Éliane Radigue
Éliane Radigue: The Electronic Works 4
Adnos I (1974)
In her “Adnos” trilogy, the composer Éliane Radigue forms a continuously transforming sound texture, inspired by the idea of moving water. Under the sound direction of François J. Bonnet, “Adnos I” (1973–1974) finds its way into the starry dome of the Zeiss Planetarium.

“Éliane Radigue – Échos”. A film by Éleonore Huisse and François Bonnet, F 2021, film still
© Éleonore Huisse, François Bonnet
Past Dates
- Tuesday, 22 March 2022
- 3G
- 20:00—21:00
- Zeiss-Großplanetarium
- 7 / reduced € 5
Package The Electronic Works
To celebrate the French music pioneer Éliane Radigue’s 90th birthday, MaerzMusik presents her entire electronic music oeuvre for the first time live. A series of seventeen concerts performed under the sound direction of François Bonnet, aka Kassel Jaeger, spreads across the entire festival. Set in the unique acousmatic environment of the Zeiss-Großplanetarium, this homage attempts to give full access to the enchanting depth of Radigue’s music for loudspeakers created between 1970 and 2000.
“Éliane Radigue was born on January 24th, 1932 in Paris, where she still lives and works today. From her Parisian childhood she will keep the memory of a secret initiation into music, mediated by a prudent piano teacher. Then she will continue with the harp, with singing and composition. But it is through the contact with ‘musique concrète‘, alongside Pierre Schaeffer and later Pierre Henry, that Radigue's music will find its genuine path.
Over more than 50 years there will be three distinct periods, each of them marking a rupture while evoking in its own way an inspired exploration of thresholds, of spaces opening up in intervals, and of a dialogue between listening experience and inner experience, personal history and sensible memory. The first period (1968–1971) is that of work on feedbacks and re-injections, an embryonic phase already signalling extreme preciseness as well as work on thresholds and threatened equilibriums. The second period that of maturity, and spanning thirty years (1971–2001), is characterised by a fruitful production of electronic compositions, indelibly linking her music to the unique beats of the ARP 2500 synthesizer. This period also initiates the elaboration of long forms with subtle variations that blossom and resonate between the story carried by the music and the test of time necessary for its unfolding.
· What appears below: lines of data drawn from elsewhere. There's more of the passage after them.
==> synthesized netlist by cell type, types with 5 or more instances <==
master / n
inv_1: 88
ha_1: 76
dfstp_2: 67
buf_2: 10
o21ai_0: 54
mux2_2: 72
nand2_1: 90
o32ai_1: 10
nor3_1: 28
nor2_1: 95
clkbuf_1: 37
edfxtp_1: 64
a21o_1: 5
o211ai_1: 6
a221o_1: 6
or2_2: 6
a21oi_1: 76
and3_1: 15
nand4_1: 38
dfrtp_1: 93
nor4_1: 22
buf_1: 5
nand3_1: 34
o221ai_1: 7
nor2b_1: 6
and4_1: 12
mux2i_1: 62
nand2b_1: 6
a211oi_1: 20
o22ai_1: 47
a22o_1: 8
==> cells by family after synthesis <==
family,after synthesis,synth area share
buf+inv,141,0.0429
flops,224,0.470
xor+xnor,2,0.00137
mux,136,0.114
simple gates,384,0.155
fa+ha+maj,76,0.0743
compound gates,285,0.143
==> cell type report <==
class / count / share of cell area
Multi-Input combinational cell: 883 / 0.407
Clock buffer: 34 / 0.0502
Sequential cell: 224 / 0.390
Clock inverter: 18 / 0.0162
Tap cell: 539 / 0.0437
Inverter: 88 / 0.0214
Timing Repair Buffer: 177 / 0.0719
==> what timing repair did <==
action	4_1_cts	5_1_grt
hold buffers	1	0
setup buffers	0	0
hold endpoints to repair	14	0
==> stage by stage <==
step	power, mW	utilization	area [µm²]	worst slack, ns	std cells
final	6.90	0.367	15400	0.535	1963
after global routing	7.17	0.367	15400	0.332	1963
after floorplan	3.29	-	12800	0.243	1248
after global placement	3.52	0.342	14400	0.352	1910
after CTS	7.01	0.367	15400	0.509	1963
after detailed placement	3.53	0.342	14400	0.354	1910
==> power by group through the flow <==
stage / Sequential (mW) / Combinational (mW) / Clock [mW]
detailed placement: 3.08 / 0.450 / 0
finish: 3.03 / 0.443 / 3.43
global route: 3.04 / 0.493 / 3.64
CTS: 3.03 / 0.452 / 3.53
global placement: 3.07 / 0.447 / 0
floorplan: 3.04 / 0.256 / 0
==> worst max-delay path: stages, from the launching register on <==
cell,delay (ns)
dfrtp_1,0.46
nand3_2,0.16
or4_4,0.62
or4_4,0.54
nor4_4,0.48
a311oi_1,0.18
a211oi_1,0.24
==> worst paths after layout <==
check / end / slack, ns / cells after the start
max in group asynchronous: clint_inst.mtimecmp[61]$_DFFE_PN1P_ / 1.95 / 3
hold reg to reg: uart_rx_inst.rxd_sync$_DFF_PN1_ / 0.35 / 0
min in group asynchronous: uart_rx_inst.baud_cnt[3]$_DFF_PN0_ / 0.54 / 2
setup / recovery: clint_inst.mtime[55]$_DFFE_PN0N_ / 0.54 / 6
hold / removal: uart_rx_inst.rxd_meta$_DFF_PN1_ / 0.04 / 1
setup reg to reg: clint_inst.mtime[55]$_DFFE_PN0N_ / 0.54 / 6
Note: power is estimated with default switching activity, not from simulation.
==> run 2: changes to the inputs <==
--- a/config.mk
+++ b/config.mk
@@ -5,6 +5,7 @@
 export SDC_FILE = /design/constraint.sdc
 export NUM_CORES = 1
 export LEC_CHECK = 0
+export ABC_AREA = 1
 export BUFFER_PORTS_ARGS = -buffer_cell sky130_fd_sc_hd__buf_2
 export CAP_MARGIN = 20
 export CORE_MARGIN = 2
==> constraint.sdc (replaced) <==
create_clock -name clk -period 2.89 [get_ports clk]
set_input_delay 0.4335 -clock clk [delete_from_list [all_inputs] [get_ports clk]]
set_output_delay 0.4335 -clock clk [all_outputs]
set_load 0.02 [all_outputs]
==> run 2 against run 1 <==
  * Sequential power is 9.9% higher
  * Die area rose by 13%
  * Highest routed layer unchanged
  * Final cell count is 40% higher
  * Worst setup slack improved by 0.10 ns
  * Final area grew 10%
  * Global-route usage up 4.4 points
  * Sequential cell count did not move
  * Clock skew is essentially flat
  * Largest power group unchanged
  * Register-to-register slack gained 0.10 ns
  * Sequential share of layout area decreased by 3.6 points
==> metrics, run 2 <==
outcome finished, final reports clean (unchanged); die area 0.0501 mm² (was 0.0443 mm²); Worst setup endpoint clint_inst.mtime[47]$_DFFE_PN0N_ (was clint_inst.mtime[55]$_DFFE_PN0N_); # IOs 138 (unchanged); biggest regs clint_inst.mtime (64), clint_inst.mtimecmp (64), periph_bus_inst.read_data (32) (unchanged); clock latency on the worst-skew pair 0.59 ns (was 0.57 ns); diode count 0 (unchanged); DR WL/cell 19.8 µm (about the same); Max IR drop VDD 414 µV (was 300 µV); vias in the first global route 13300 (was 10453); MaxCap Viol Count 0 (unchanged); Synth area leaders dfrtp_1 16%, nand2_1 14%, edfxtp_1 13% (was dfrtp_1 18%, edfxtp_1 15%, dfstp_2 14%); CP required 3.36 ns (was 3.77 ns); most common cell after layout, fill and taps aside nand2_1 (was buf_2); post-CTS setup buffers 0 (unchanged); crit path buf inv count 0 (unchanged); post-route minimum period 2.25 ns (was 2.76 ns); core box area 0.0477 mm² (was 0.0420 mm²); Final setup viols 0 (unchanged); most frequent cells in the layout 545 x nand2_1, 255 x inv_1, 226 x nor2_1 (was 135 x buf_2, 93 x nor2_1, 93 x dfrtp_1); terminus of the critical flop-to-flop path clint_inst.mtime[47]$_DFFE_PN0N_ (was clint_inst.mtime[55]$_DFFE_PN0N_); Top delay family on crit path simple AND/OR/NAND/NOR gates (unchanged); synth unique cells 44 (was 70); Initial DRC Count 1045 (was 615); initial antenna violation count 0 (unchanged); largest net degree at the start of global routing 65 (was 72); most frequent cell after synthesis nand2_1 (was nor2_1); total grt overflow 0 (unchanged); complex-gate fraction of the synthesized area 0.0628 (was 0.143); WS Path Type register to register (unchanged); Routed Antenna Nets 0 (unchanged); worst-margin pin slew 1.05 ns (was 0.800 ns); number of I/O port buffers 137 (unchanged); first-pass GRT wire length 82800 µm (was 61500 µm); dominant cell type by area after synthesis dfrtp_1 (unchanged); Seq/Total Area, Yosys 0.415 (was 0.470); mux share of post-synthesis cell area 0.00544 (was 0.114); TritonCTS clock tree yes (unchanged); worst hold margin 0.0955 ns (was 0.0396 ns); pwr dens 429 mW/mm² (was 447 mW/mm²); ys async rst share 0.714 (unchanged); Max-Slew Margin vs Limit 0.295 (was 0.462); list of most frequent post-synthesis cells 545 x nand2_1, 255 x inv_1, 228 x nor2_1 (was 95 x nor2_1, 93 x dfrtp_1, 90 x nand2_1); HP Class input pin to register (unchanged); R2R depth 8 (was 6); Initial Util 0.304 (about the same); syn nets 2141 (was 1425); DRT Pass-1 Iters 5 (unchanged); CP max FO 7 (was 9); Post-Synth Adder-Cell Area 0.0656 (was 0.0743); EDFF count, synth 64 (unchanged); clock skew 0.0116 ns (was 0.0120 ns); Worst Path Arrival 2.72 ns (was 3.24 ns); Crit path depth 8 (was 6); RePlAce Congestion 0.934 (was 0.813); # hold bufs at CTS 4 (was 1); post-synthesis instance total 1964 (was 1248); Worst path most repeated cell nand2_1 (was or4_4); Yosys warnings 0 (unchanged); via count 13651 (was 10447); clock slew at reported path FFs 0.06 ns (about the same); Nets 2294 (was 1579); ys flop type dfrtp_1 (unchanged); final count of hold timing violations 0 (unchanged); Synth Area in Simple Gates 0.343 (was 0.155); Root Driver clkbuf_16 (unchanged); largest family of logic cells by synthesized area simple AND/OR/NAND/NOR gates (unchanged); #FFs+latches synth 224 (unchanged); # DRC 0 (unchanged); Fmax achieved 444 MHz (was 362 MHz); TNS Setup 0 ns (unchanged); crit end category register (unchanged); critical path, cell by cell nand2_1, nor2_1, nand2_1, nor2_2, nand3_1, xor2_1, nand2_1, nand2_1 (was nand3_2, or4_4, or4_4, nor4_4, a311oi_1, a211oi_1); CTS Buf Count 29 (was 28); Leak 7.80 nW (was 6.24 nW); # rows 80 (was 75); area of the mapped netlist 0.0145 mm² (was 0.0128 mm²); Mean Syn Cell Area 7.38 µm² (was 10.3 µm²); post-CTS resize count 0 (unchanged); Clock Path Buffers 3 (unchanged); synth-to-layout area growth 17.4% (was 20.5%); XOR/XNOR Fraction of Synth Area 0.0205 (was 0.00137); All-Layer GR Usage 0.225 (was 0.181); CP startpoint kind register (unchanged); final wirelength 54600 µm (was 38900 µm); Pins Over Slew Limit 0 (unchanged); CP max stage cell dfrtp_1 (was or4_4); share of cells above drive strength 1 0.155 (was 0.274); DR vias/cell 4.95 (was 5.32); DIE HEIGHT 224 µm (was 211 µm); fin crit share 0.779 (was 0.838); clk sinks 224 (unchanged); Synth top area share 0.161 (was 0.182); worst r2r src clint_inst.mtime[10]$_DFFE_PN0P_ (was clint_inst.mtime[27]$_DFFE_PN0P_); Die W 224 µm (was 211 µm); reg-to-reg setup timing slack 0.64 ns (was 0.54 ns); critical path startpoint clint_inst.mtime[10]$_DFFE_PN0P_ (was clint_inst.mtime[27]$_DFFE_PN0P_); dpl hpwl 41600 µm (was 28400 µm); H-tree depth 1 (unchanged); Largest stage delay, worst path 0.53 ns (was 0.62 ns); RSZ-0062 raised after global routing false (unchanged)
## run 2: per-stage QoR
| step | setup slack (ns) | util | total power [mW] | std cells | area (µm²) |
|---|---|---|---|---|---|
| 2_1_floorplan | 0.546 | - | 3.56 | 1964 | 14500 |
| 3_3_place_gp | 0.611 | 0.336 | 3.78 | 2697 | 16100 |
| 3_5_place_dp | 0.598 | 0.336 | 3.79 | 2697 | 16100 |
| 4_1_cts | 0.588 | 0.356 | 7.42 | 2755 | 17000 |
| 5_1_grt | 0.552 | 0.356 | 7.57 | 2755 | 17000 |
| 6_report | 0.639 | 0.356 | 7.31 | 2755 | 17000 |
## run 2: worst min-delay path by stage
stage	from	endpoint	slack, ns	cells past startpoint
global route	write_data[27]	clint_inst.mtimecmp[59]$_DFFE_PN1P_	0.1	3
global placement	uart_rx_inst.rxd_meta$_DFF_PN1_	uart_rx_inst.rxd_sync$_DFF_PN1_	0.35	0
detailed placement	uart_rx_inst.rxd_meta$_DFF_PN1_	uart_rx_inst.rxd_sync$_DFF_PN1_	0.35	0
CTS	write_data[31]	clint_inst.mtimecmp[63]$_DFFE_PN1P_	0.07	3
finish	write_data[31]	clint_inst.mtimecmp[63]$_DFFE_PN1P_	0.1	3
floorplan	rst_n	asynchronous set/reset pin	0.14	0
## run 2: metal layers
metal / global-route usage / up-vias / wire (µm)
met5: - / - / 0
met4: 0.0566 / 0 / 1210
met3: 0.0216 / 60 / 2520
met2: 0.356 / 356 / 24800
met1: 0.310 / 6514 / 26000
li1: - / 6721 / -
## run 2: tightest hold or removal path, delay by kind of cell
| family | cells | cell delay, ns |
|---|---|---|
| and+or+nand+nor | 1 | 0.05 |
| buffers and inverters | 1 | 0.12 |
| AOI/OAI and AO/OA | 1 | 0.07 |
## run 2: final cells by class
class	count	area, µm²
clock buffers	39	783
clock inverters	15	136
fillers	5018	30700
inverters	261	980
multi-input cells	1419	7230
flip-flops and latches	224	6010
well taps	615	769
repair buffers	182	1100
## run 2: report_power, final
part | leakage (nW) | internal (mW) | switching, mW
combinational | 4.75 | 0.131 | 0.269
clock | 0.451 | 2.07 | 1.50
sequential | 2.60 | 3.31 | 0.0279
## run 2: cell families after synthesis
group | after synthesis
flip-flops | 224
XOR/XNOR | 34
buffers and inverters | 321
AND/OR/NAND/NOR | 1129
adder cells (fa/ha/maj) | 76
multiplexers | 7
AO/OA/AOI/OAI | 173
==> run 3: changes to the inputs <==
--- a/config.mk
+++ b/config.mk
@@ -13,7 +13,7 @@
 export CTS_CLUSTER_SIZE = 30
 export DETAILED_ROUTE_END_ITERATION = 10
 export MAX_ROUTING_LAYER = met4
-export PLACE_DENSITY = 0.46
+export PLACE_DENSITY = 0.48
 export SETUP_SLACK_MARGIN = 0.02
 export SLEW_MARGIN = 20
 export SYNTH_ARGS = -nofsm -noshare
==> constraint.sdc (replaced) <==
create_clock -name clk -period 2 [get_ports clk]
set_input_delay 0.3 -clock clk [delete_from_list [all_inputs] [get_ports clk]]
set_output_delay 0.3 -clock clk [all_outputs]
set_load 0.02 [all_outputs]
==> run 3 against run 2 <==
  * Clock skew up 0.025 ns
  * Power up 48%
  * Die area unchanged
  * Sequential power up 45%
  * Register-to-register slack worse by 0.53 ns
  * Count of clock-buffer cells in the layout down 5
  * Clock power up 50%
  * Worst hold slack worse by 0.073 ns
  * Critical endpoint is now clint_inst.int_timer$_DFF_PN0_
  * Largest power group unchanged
The third period, still ongoing, is that of her acoustic works created in close collaboration with musician-accomplices coming from all horizons, bringing an additional relational dimension to a music, which until then had been constructed solitarily. Throughout her life, Éliane Radigue has developed a candid, demanding and inspiring body of work which today influences a whole new generation of musicians.” (François Bonnet)
“From adage to adynamics, for all ados and adnos, this addendum:
Adage: slow exercises to improve the dancers' balance and the form of their movement. First part of a pas de deux.
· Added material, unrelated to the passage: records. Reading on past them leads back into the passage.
### config.mk
export PLATFORM = sky130hd
export DESIGN_NAME = request_unit_top
export DESIGN_NICKNAME = d
export VERILOG_FILES = /design/src/core_pkg.sv /design/src/bus_pkg.sv /design/src/request_unit_top.sv /design/src/instruction_hold.sv /design/src/mem_port.sv /design/src/request_arbiter.sv
export SDC_FILE = /design/constraint.sdc
export NUM_CORES = 1
export LEC_CHECK = 0
export BUFFER_PORTS_ARGS = -buffer_cell sky130_fd_sc_hd__buf_2
export CORE_UTILIZATION = 40
export CTS_CLUSTER_SIZE = 14
export DETAILED_ROUTE_END_ITERATION = 6
export PLACE_DENSITY = 0.7
export SYNTH_ARGS = -nofsm -noshare
export SYNTH_HDL_FRONTEND = slang
export SYNTH_HIERARCHICAL = 1
export SYNTH_SLANG_ARGS = --single-unit
### constraint.sdc
create_clock -name clk -period 2.16 [get_ports clk]
set_input_delay 0.648 -clock clk [delete_from_list [all_inputs] [get_ports clk]]
set_output_delay 0.648 -clock clk [all_outputs]
set_load 0.005 [all_outputs]
### src/core_pkg.sv
package core_pkg;

    // Instruction word as seen by the core
    localparam int INSTR_W = 32;

    // addi x0, x0, 0
    // Shown after reset, after a flush and in place of a faulted fetch
    localparam logic [INSTR_W-1:0] NOP_INSTR = 32'h0000_0013;

endpackage

### src/bus_pkg.sv
package bus_pkg;

    // Memory bus widths
    localparam int ADDR_W = 32;
    localparam int DATA_W = 32;

    // Kind of access carried by one request on the single memory port
    typedef enum logic [1:0] {
        ACC_FETCH = 2'd0,
        ACC_LOAD  = 2'd1,
        ACC_STORE = 2'd2
    } access_t;

    // Step sequencer states
    // ST_DATA and ST_FETCH are the two wait states with a transfer in flight
    typedef enum logic [1:0] {
        ST_IDLE    = 2'd0,
        ST_DATA    = 2'd1,
        ST_FETCH   = 2'd2,
        ST_RELEASE = 2'd3
    } step_state_t;

endpackage
### src/request_unit_top.sv
`timescale 1ns/1ps

module request_unit_top #(
    parameter logic [bus_pkg::ADDR_W-1:0] reset_pc = '0
) (
    input  logic                          clk,
    input  logic                          rst,
    // Core side
    input  logic [bus_pkg::ADDR_W-1:0]    pc,
    input  logic                          branch_taken,
    input  logic [bus_pkg::ADDR_W-1:0]    branch_target,
    input  logic                          mem_read,
    input  logic                          mem_write,
    input  logic [bus_pkg::ADDR_W-1:0]    mem_addr,
    input  logic [bus_pkg::DATA_W-1:0]    mem_wdata,
    output logic [core_pkg::INSTR_W-1:0]  instr,
    output logic [bus_pkg::DATA_W-1:0]    load_data,
    output logic                          fetch_fault,
    output logic                          freeze,
    // Memory side
    output logic                          req_valid,
    output logic [bus_pkg::ADDR_W-1:0]    req_addr,
    output logic                          req_write,
    output logic [bus_pkg::DATA_W-1:0]    req_wdata,
    input  logic                          req_ready,
    input  logic                          resp_valid,
    input  logic [bus_pkg::DATA_W-1:0]    resp_data,
    input  logic                          resp_error
);

    logic                       issue;
    bus_pkg::access_t           issue_kind;
    logic [bus_pkg::ADDR_W-1:0] issue_addr;
    logic [bus_pkg::DATA_W-1:0] issue_wdata;
    logic                       done;
    bus_pkg::access_t           done_kind;
    logic [bus_pkg::DATA_W-1:0] done_data;
    logic                       done_error;
    logic                       capture;
    logic                       fault_capture;
    logic                       flush;

    request_arbiter #(
        .reset_pc (reset_pc)
    ) u_arbiter (
        .clk           (clk),
        .rst           (rst),
        .pc            (pc),
        .branch_taken  (branch_taken),
        .branch_target (branch_target),
        .mem_read      (mem_read),
        .mem_write     (mem_write),
        .mem_addr      (mem_addr),
        .mem_wdata     (mem_wdata),
        .done          (done),
        .done_kind     (done_kind),
        .done_error    (done_error),
        .issue         (issue),
        .issue_kind    (issue_kind),
        .issue_addr    (issue_addr),
        .issue_wdata   (issue_wdata),
        .capture       (capture),
        .fault_capture (fault_capture),
        .flush         (flush),
        .freeze        (freeze)
    );

    mem_port u_mem_port (
        .clk         (clk),
        .rst         (rst),
        .issue       (issue),
        .issue_kind  (issue_kind),
        .issue_addr  (issue_addr),
        .issue_wdata (issue_wdata),
        .req_ready   (req_ready),
        .resp_valid  (resp_valid),
        .resp_data   (resp_data),
        .resp_error  (resp_error),
        .req_valid   (req_valid),
        .req_addr    (req_addr),
        .req_write   (req_write),
        .req_wdata   (req_wdata),
        .done        (done),
        .done_kind   (done_kind),
        .done_data   (done_data),
        .done_error  (done_error),
        .load_data   (load_data)
    );

    instruction_hold u_hold (
        .clk           (clk),
        .rst           (rst),
        .capture       (capture),
        .fault_capture (fault_capture),
        .flush         (flush),
        .done_data     (done_data),
        .instr         (instr),
        .fetch_fault   (fetch_fault)
    );

endmodule

### src/instruction_hold.sv
`timescale 1ns/1ps

module instruction_hold (
    input  logic                          clk,
    input  logic                          rst,
    input  logic                          capture,
    input  logic                          fault_capture,
    input  logic                          flush,
    input  logic [bus_pkg::DATA_W-1:0]    done_data,
    output logic [core_pkg::INSTR_W-1:0]  instr,
    output logic                          fetch_fault
);

    // Word stays put through the whole freeze
    always_ff @(posedge clk or posedge rst) begin
        if (rst) begin
            instr       <= core_pkg::NOP_INSTR;
            fetch_fault <= 1'b0;
        end else if (capture) begin
            instr       <= done_data;
            fetch_fault <= 1'b0;
        end else if (fault_capture) begin
            // Bad fetch shows up as a no-op with the flag raised
            instr       <= core_pkg::NOP_INSTR;
            fetch_fault <= 1'b1;
        end else if (flush) begin
            instr       <= core_pkg::NOP_INSTR;
            fetch_fault <= 1'b0;
        end
    end

    a_capture_exclusive: assert property (
        @(posedge clk) disable iff (rst)
        !(capture && fault_capture)
    );

endmodule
Adné: any part that is connected or welded to another and appears to be part of it.
Ados: an earthen bank used to protect plantations from the north wind and expose them more directly to the sun's rays.
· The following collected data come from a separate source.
[src/logic/motion_pkg.sv]
package motion_pkg;

  localparam int ENC_BITS = 32;  // Encoder count width
  localparam int DUR_BITS = 32;
  localparam int INC_BITS = 32;

  // Headroom above the increment so long negative runs do not wrap
  localparam int ACC_BITS = 48;

  // Accumulator level worth one step
  localparam int STEP_THRESHOLD = 32'sd1 << 30;

  // One queued move segment
  typedef struct packed {
    logic                       dir;
    logic [DUR_BITS-1:0]        duration;   // Ticks
    logic signed [INC_BITS-1:0] increment;
    logic signed [INC_BITS-1:0] inc_inc;    // Added to increment every tick
  } segment_t;

endpackage

[src/logic/move_if.sv]
`timescale 1ns/100ps

// Segment transfer, moves when valid and accept are both high
interface move_if;
  logic                  valid;
  logic                  accept;
  motion_pkg::segment_t  seg;

  // Command decoder side
  modport writer (output valid, output seg, input accept);

  // Queue write port, accept means not full
  modport queue_in (input valid, input seg, output accept);

  // Queue read port, valid means not empty
  modport queue_out (output valid, output seg, input accept);

  // Step generator side, accept while loading
  modport reader (input valid, input seg, output accept);

endinterface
Addenda: that which is added to something to complete it.
Adynamia: the total absence of physical strength that accompanies a serious illness.
Adnos: moving stones in a stream bed does not affect the stream, but changes the fluid form.
Thus, a strong present sound energy transforms the course of fluid areas of resonance and generates developing sonic activity. Like the clock hand, it marks the gear mechanism of an open watch, integrated into its movement. In the conch formed by the course of the sounds, the ear filters, selects, favours, as would a gaze on the shimmering water. Listening alone is solicited, like an absent and double gaze, turned at the same time towards an externally proposed image, the reflection of which lives in reflection in the inner universe.” (Éliane Radigue)
Éliane Radigue
Adnos I(1974)
Music for loudspeakers / ARP 2500 synthesizer on magnetic tape, 71 min 28 sec
Produced at Éliane Radigue’s studio in Paris in 1973.
Premiered on 10 November 1974 at the Musée Galliéra, Festival d’Automne à Paris.